Dataset entries
▼

==> src/rtl/sdhost_pkg.sv <==
package sdhost_pkg;
  localparam int REG_W    = 32;
  localparam int NUM_RESP = 4;
  localparam int NUM_EVT  = 4;
  localparam int EV_CMD   = 0;
  localparam int EV_DATA  = 1;
  localparam int EV_CARD  = 2;
  localparam int EV_TMO   = 3;
  localparam int CMD_W    = 16;
  localparam logic [CMD_W-1:0] CMD_KEEP = 16'hBB7F;

  localparam logic [7:0] OFS_STATUS  = 8'h00;
  localparam logic [7:0] OFS_ENABLE  = 8'h04;
  localparam logic [7:0] OFS_BUFBASE = 8'h08;
  localparam logic [7:0] OFS_CMD     = 8'h0C;
  localparam logic [7:0] OFS_ARG     = 8'h10;
  localparam logic [7:0] OFS_RESP0   = 8'h14;
  localparam logic [7:0] OFS_BLKLEN  = 8'h24;
  localparam logic [7:0] OFS_BLKCNT  = 8'h28;
  localparam logic [7:0] OFS_CARD    = 8'h2C;

  typedef struct packed {
    logic       read_dir;
    logic [1:0] cls;
    logic       busy;
    logic [1:0] resp_kind;
    logic       open_drain;
    logic [5:0] opcode;
  } cmd_fields_t;

  function automatic cmd_fields_t unpack_cmd(input logic [CMD_W-1:0] w);
    cmd_fields_t f;
    f.opcode     = w[5:0];
    f.open_drain = w[6];
    f.resp_kind  = w[9:8];
    f.busy       = w[11];
    f.cls        = w[13:12];
    f.read_dir   = w[15];
    return f;
  endfunction
endpackage

==> src/rtl/sdhost_cmd_decode.sv <==
module sdhost_cmd_decode
  import sdhost_pkg::*;
(
  input  logic             clk,
  input  logic             rst,
  input  logic             issue_in,
  input  logic [CMD_W-1:0] word_in,
  output logic             strobe_o,
  output cmd_fields_t      fields_o
);
  always_ff @(posedge clk) begin
    if (rst) begin
      strobe_o <= 1'b0;
      fields_o <= '0;
    end else begin
      strobe_o <= issue_in;
      if (issue_in) fields_o <= unpack_cmd(word_in);
    end
  end

  assert_issue_pulse_R3: assert property (@(posedge clk) disable iff (rst)
    issue_in |=> strobe_o);
  assert_no_stray_issue_R3: assert property (@(posedge clk) disable iff (rst)
    !issue_in |=> !strobe_o);
endmodule

==> src/rtl/sdhost_card_sync.sv <==
module sdhost_card_sync #(
  parameter int W      = 2,
  parameter int STAGES = 2
) (
  input  logic         clk,
  input  logic         rst,
  input  logic [W-1:0] async_i,
  output logic [W-1:0] level_o,
  output logic         change_o
);
  logic [W-1:0] chain [STAGES];
  logic [W-1:0] prev_q;

  always_ff @(posedge clk) begin
    if (rst) chain[0] <= '0;
    else     chain[0] <= async_i;
  end

  for (genvar k = 1; k < STAGES; k++) begin : g_stage
    always_ff @(posedge clk) begin
      if (rst) chain[k] <= '0;
      else     chain[k] <= chain[k-1];
    end
  end

  always_ff @(posedge clk) begin
    if (rst) prev_q <= '0;
    else     prev_q <= chain[STAGES-1];
  end

  assign level_o  = chain[STAGES-1];
  assign change_o = |(level_o ^ prev_q);
endmodule

==> src/rtl/sdhost_int_status.sv <==
module sdhost_int_status #(
  parameter int N = 4
) (
  input  logic         clk,
  input  logic         rst,
  input  logic [N-1:0] event_i,
  input  logic [N-1:0] clear_i,
  output logic [N-1:0] flags_o
);
  always_ff @(posedge clk) begin
    if (rst) flags_o <= '0;
    else     flags_o <= (flags_o & ~clear_i) | event_i;
  end

  for (genvar i = 0; i < N; i++) begin : g_chk
    assert_event_wins_R8: assert property (@(posedge clk) disable iff (rst)
      event_i[i] |=> flags_o[i]);
    assert_w1c_R7: assert property (@(posedge clk) disable iff (rst)
      (clear_i[i] && !event_i[i]) |=> !flags_o[i]);
  end
endmodule

==> src/rtl/sdhost_regfront.sv <==
module sdhost_regfront
  import sdhost_pkg::*;
#(
  parameter int ADDR_W      = 8,
  parameter int BLK_W       = 11,
  parameter int SYNC_STAGES = 2
) (
  input  logic                  clk,
  input  logic                  rst,
  input  logic                  bus_wr_en,
  input  logic                  bus_rd_en,
  input  logic [ADDR_W-1:0]     bus_addr,
  input  logic [REG_W-1:0]      bus_wdata,
  output logic [REG_W-1:0]      bus_rdata,
  output logic                  cmd_issue,
  output logic [5:0]            cmd_opcode,
  output logic                  cmd_open_drain,
  output logic [1:0]            cmd_resp_kind,
  output logic                  cmd_busy,
  output logic [1:0]            cmd_class,
  output logic                  cmd_read_dir,
  output logic [REG_W-1:0]      cmd_argument,
  output logic [REG_W-1:0]      buf_base,
  output logic [BLK_W-1:0]      blk_len_m1,
  output logic [BLK_W-1:0]      blk_cnt_m1,
  input  logic                  be_cmd_done,
  input  logic                  be_data_done,
  input  logic                  be_timeout,
  input  logic                  be_resp_valid,
  input  logic                  be_resp_long,
  input  logic [NUM_RESP*REG_W-1:0] be_resp_data,
  input  logic                  card_present_async,
  input  logic                  card_wp_async,
  output logic                  irq
);
  localparam int CARD_W = 2;

  logic [NUM_EVT-1:0] en_q, stat_q, evt, clr;
  logic [CMD_W-1:0]   cmdw_q;
  logic [REG_W-1:0]   resp_q [NUM_RESP];
  logic [REG_W-1:0]   rd_mux;
  logic [CARD_W-1:0]  card_lvl;
  logic               card_chg;
  cmd_fields_t        fields;

  function automatic logic hit(input logic [ADDR_W-1:0] a, input logic [7:0] ofs);
    return a == ADDR_W'(ofs);
  endfunction

  wire wr_status = bus_wr_en && hit(bus_addr, OFS_STATUS);
  wire wr_cmd    = bus_wr_en && hit(bus_addr, OFS_CMD);

  always_ff @(posedge clk) begin
    if (rst) begin
      en_q         <= '0;
      buf_base     <= '0;
      cmdw_q       <= '0;
      cmd_argument <= '0;
      blk_len_m1   <= '0;
      blk_cnt_m1   <= '0;
    end else if (bus_wr_en) begin
      if (hit(bus_addr, OFS_ENABLE))  en_q         <= bus_wdata[NUM_EVT-1:0];
      if (hit(bus_addr, OFS_BUFBASE)) buf_base     <= bus_wdata;
      if (hit(bus_addr, OFS_CMD))     cmdw_q       <= bus_wdata[CMD_W-1:0] & CMD_KEEP;
      if (hit(bus_addr, OFS_ARG))     cmd_argument <= bus_wdata;
      if (hit(bus_addr, OFS_BLKLEN))  blk_len_m1   <= bus_wdata[BLK_W-1:0];
      if (hit(bus_addr, OFS_BLKCNT))  blk_cnt_m1   <= bus_wdata[BLK_W-1:0];
    end
  end

  for (genvar i = 0; i < NUM_RESP; i++) begin : g_resp
    always_ff @(posedge clk) begin
      if (rst) resp_q[i] <= '0;
      else if (be_resp_valid && (be_resp_long || i == 0))
        resp_q[i] <= be_resp_data[i*REG_W +: REG_W];
    end
  end

  sdhost_cmd_decode u_dec (
    .clk(clk), .rst(rst), .issue_in(wr_cmd),
    .word_in(bus_wdata[CMD_W-1:0]), .strobe_o(cmd_issue), .fields_o(fields)
  );

  assign cmd_opcode     = fields.opcode;
  assign cmd_open_drain = fields.open_drain;
  assign cmd_resp_kind  = fields.resp_kind;
  assign cmd_busy       = fields.busy;
  assign cmd_class      = fields.cls;
  assign cmd_read_dir   = fields.read_dir;

  sdhost_card_sync #(.W(CARD_W), .STAGES(SYNC_STAGES)) u_card (
    .clk(clk), .rst(rst), .async_i({card_wp_async, card_present_async}),
    .level_o(card_lvl), .change_o(card_chg)
  );

  always_comb begin
    evt          = '0;
    evt[EV_CMD]  = be_cmd_done && !be_timeout;
    evt[EV_DATA] = be_data_done;
    evt[EV_CARD] = card_chg;
    evt[EV_TMO]  = be_timeout;
    clr          = wr_status ? bus_wdata[NUM_EVT-1:0] : '0;
  end

  sdhost_int_status #(.N(NUM_EVT)) u_stat (
    .clk(clk), .rst(rst), .event_i(evt), .clear_i(clr), .flags_o(stat_q)
  );

  always_comb begin
    rd_mux = '0;
    if      (hit(bus_addr, OFS_STATUS))  rd_mux[NUM_EVT-1:0] = stat_q;
    else if (hit(bus_addr, OFS_ENABLE))  rd_mux[NUM_EVT-1:0] = en_q;
    else if (hit(bus_addr, OFS_BUFBASE)) rd_mux = buf_base;
    else if (hit(bus_addr, OFS_CMD))     rd_mux[CMD_W-1:0] = cmdw_q;
    else if (hit(bus_addr, OFS_ARG))     rd_mux = cmd_argument;
    else if (hit(bus_addr, OFS_BLKLEN))  rd_mux[BLK_W-1:0] = blk_len_m1;
    else if (hit(bus_addr, OFS_BLKCNT))  rd_mux[BLK_W-1:0] = blk_cnt_m1;
    else if (hit(bus_addr, OFS_CARD))    rd_mux[CARD_W-1:0] = card_lvl;
    else begin
      for (int i = 0; i < NUM_RESP; i++)
        if (hit(bus_addr, OFS_RESP0 + 8'(4*i))) rd_mux = resp_q[i];
    end
  end

  always_ff @(posedge clk) begin
    if (rst) begin
      bus_rdata <= '0;
      irq       <= 1'b0;
    end else begin
      if (bus_rd_en) bus_rdata <= rd_mux;
      irq <= |(stat_q & en_q);
    end
  end

  assert_irq_set_R10: assert property (@(posedge clk) disable iff (rst)
    (|(stat_q & en_q)) |=> irq);
  assert_irq_clear_R10: assert property (@(posedge clk) disable iff (rst)
    !(|(stat_q & en_q)) |=> !irq);
  assert_timeout_no_done_R6: assert property (@(posedge clk) disable iff (rst)
    (be_timeout && !stat_q[EV_CMD] && !evt[EV_CMD]) |=> !stat_q[EV_CMD]);
  assert_timeout_sets_R5: assert property (@(posedge clk) disable iff (rst)
    be_timeout |=> stat_q[EV_TMO]);
  assert_short_keeps_R4: assert property (@(posedge clk) disable iff (rst)
    (be_resp_valid && !be_resp_long) |=> $stable(resp_q[NUM_RESP-1]));
  assert_card_event_R9: assert property (@(posedge clk) disable iff (rst)
    card_chg |=> stat_q[EV_CARD]);
  assert_blklen_R11: assert property (@(posedge clk) disable iff (rst)
    (bus_wr_en && hit(bus_addr, OFS_BLKLEN)) |=> blk_len_m1 == $past(bus_wdata[BLK_W-1:0]));
endmodule

==> config.mk <==
export PLATFORM = sky130hd
export DESIGN_NAME = sdhost_regfront
export DESIGN_NICKNAME = d
export VERILOG_FILES = /design/src/rtl/sdhost_pkg.sv /design/src/rtl/sdhost_cmd_decode.sv /design/src/rtl/sdhost_card_sync.sv /design/src/rtl/sdhost_int_status.sv /design/src/rtl/sdhost_regfront.sv
export SDC_FILE = /design/constraint.sdc
export NUM_CORES = 1
export LEC_CHECK = 0
export ABC_AREA = 0
export BUFFER_PORTS_ARGS = -buffer_cell sky130_fd_sc_hd__buf_2
export CAP_MARGIN = 20
export CORE_ASPECT_RATIO = 2
export CORE_MARGIN = 10
export CORE_UTILIZATION = 50
export DETAILED_ROUTE_END_ITERATION = 7
export MAX_ROUTING_LAYER = met4
export PLACE_DENSITY = 0.87
export SLEW_MARGIN = 20
export SYNTH_ARGS = -nofsm -noshare
export SYNTH_HDL_FRONTEND = slang
export SYNTH_SLANG_ARGS = --single-unit
==> constraint.sdc <==
create_clock -name clk -period 9.19 [get_ports clk]
set_input_delay 0.4595 -clock clk [delete_from_list [all_inputs] [get_ports clk]]
set_output_delay 0.4595 -clock clk [all_outputs]
set_load 0.05 [all_outputs]
==> reports/qor.csv <==
stage;metric;value;unit
yosys;compound_gate_fraction_of_synth_area;0.1576;
floorplan;floorplan.initialDensity;0.5044;
floorplan;die_area;30900;sq um
status;status;finished, final reports clean;
clock_tree;number_of_clock_buffers_inserted_by_tritoncts;24;
setup_path;reg2regPathDepth;5;
yosys;synth_top_area_cell;sky130_fd_sc_hd__edfxtp_1;
yosys;largest_family_of_logic_cells_by_synthesized_area;simple AND/OR/NAND/NOR gates;
timing;timing_hold_violations_final;0;
clock_tree;clk_transition_reported_paths;70;ps
routing;total_via_count_after_detailed_routing;10480;
timing;worst_clock_skew;22.81;ps
floorplan;core-area;23720;sq um
global_routing;antenna_found_initial;6;
final_layout;post_route_cells_drive_above_1_share;0.2734;
setup_path;cp_slowest_stage_delay;1010;ps
setup_path;crit_fanout;25;
global_routing;grt_pass1_wl;63690;microns
global_routing;grt_max_degree;82;
clock_tree;clock_tree.htree_level_count;1;
routing;met3_length;2927;microns
pwr;fin_total_pwr;2.637;mW
pwr;vdd_ir_drop_max;178.0;uV
timing;max_clock_freq;352.1;MHz
run;cap_violations;0;
hold_path;worst_hold_path.num_cells;2;
routing;dr.max_layer_used;met4;
timing;maxSlewHeadroom;0.2686;
yosys;synth_most_common_cell;sky130_fd_sc_hd__nand2_1;
routing;viasPerCell;5.993;
clock_tree;clock_insertion_delay_worst_skew;540;ps
setup_path;critical_path.endpoint_type;flop;
floorplan;die_width;129.4;microns
yosys;post_synth_edffs;128;
setup_path;timing.critical_path.slowest_stage_cell;sky130_fd_sc_hd__or4b_1;
yosys;netlist-cell-type-count;59;
routing;drc_errors;0;
yosys;mappedNetlistNets;1354;
setup_path;path_cells;buf_2 -> or4b_1 -> nor2_4 -> nand2_1 -> buf_4 -> nand2_1 -> a21oi_1;
clock_tree;cts_repair_resize_count;0;
clock_tree;postCtsSetupBuffers;0;
clock_tree;cts.sinks;275;
yosys;area_share_of_the_largest_cell_type_after_synthesis;0.3212;
clock_tree;cts_max_path_buffers;3;
global_routing;grt_util_all_layers;0.2822;
routing;detailedRoute.firstPassIterationCount;6;
timing;final-setup-viol-count;0;
yosys;synth-warning-count;0;
clock_tree;clock_tree_from_tritoncts;done;
timing;tightestPinTransition;1096;ps
setup_path;timing.critical_path.required;9580;ps
clock_tree;ctsRootBufferMaster;sky130_fd_sc_hd__clkbuf_16;
timing;fin_crit_sh;0.3090;
setup_path;crit_cells;7;
yosys;synth_xor_xnor_area_share;0.001464;
yosys;post_synthesis_async_set_or_reset_flop_share;0;
yosys;post_synth.cell_area_avg;10.18;sq um
yosys;simple_gate_area_share_of_the_yosys_netlist;0.2020;
floorplan;num_io_pins;312;
global_routing;grt_pass1_vias;10750;
floorplan;num_rows;80;
pwr;total_leakage_power;5.949;nW
yosys;muxShareOfSynthArea;0.03534;
yosys;yosys-top-cells-count;179 x sky130_fd_sc_hd__nand2_1, 147 x sky130_fd_sc_hd__dfxtp_1, 130 x sky130_fd_sc_hd__and2_1, 128 x sky130_fd_sc_hd__edfxtp_1, 126 x sky130_fd_sc_hd__a21oi_1;
routing;detail_route.wirelength;43870;microns
timing;final_max_slew_viol_count;0;
setup_path;crit_type;in2reg;
global_routing;gr_ovfl_total;0;
clock_tree;postCtsHoldBufs;0;
pwr;power_per_standard_cell_area;181.9;nW/um^2
place;place_congestion;0.9337;
setup_path;critical_path_arrival;3230;ps
routing;detailroute.wirelength.met2;22380;microns
setup_path;path_buf_inv;2;
setup_path;critical_path.startpoint_type;input port;
hold_path;holdCritPathClass;in2reg;
yosys;netlist_area_pre_place;11970;sq um
yosys;yosys.area_share.adder;0;
timing;timing.final.crit_period;2840;ps
yosys;syn-instance-count;1175;
floorplan;dieHeight;238.8;microns
yosys;synthTopCellsByArea;sky130_fd_sc_hd__edfxtp_1 32%, sky130_fd_sc_hd__dfxtp_1 25%, sky130_fd_sc_hd__and2_1 6.8%, sky130_fd_sc_hd__nand2_1 5.6%, sky130_fd_sc_hd__a21oi_1 5.3%;
setup_path;path_delay_family;simple AND/OR/NAND/NOR gates;
timing;setup_tns;0;ps
final_layout;area.growth.synth_to_final;21.15;%
place;io_buffers;311;
yosys;synth.yosys.seq_area_share;0.5671;
final_layout;final_util;0.6111;
routing;final_antenna_net_count;0;
routing;drtIter0Drc;1130;
place;dp_hpwl;33010;microns
final_layout;final_net_count;1617;
routing;met1_length;14220;microns
routing;detail_route.wl_per_cell;25.08;microns
yosys;synth-main-ff-cell;sky130_fd_sc_hd__dfxtp_1;
timing;setup_repair_after_global_routing_missed_its_margin;false;
setup_path;crit_top_cell;sky130_fd_sc_hd__nand2_1;
yosys;synth-seq-cells;275;
layout make-up:
class | count | area, sq um
diodes | 6 | 15.01
clock buffers | 29 | 660.6
clock inverters | 15 | 206.4
fillers | 1903 | 9225
inverters | 3 | 11.26
multi-input cells | 807 | 4780
flip-flops and latches | 275 | 6787
well taps | 287 | 359.1
repair buffers | 327 | 1679
report_power, final:
part / switching (mW) / internal [mW]
Clock: 0.460 / 0.654
Sequential: 0.0183 / 1.33
Combinational: 0.109 / 0.0607
path summary, 6_finish.rpt:
kind / startpoint / to / slack (ps)
setup / recovery: bus_addr[5] / cmd_argument[13] / 6350
hold / removal: card_wp_async / u_card.chain[0][1] / 150
setup reg to reg: resp_q[1][9] / bus_rdata[9] / 7180
hold reg to reg: u_card.chain[0][1] / u_card.chain[1][1] / 460
metal layers:
| layer | GRT usage | vias to the layer above |
|---|---|---|
| met5 | - | - |
| met4 | 0.2515 | 0 |
| met3 | 0.03420 | 170 |
| met2 | 0.4739 | 638 |
| met1 | 0.2792 | 4948 |
| li1 | - | 4725 |
worst reg2reg max path, stage by stage, from the launching register on:
cell	delay, ps
sky130_fd_sc_hd__edfxtp_1	400
sky130_fd_sc_hd__mux2_2	300
sky130_fd_sc_hd__a32o_1	280
sky130_fd_sc_hd__a2bb2oi_1	340
sky130_fd_sc_hd__o21ai_0	340
sky130_fd_sc_hd__o2bb2ai_1	220
cell families after synthesis:
| group | count (synthesis) |
|---|---|
| AO/OA/AOI/OAI | 285 |
| XOR/XNOR | 2 |
| buffers and inverters | 93 |
| flip-flops | 275 |
| multiplexers | 41 |
| AND/OR/NAND/NOR | 479 |
cell usage in the layout (no fill, tap or decap), types with 23 or more instances in the layout:
cell type and n:
sky130_fd_sc_hd__edfxtp_1 128, sky130_fd_sc_hd__nor2b_1 25, sky130_fd_sc_hd__clkbuf_16 25, sky130_fd_sc_hd__dfxtp_1 147
sky130_fd_sc_hd__nand2_1 178, sky130_fd_sc_hd__a211oi_1 23, sky130_fd_sc_hd__nor2_1 88, sky130_fd_sc_hd__buf_2 310
sky130_fd_sc_hd__mux2i_1 31, sky130_fd_sc_hd__a21oi_1 126, sky130_fd_sc_hd__and2_1 130
sequential cells by signal (all words and copies together) (netlist names), 2 cells and up:
name	flops
bus_rdata	32
cmd_argument	32
blk_len_m1	11
buf_base	32
u_stat.flags_o	4
blk_cnt_m1	11
u_card.prev_q	2
u_card.chain	4
en_q	4
u_dec.fields_o	8
resp_q	128
cmdw_q	5
through the flow:
stage	hold slack, ps	area, sq um	std cells	worst slack (ps)
after floorplan	413.8	11970	1175	5357
after global placement	431.5	13610	1699	5647
after detailed placement	451.9	13610	1699	5556
after CTS	137.1	14480	1743	6077
after global routing	147.2	14500	1749	6247
final	148.9	14500	1749	6350
(Power assumes the default switching activity.)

▲

■ Work instruction ■
Report the count of lines in the entries that contain the string "genvar", and nothing besides it.

■ Written solution ■
3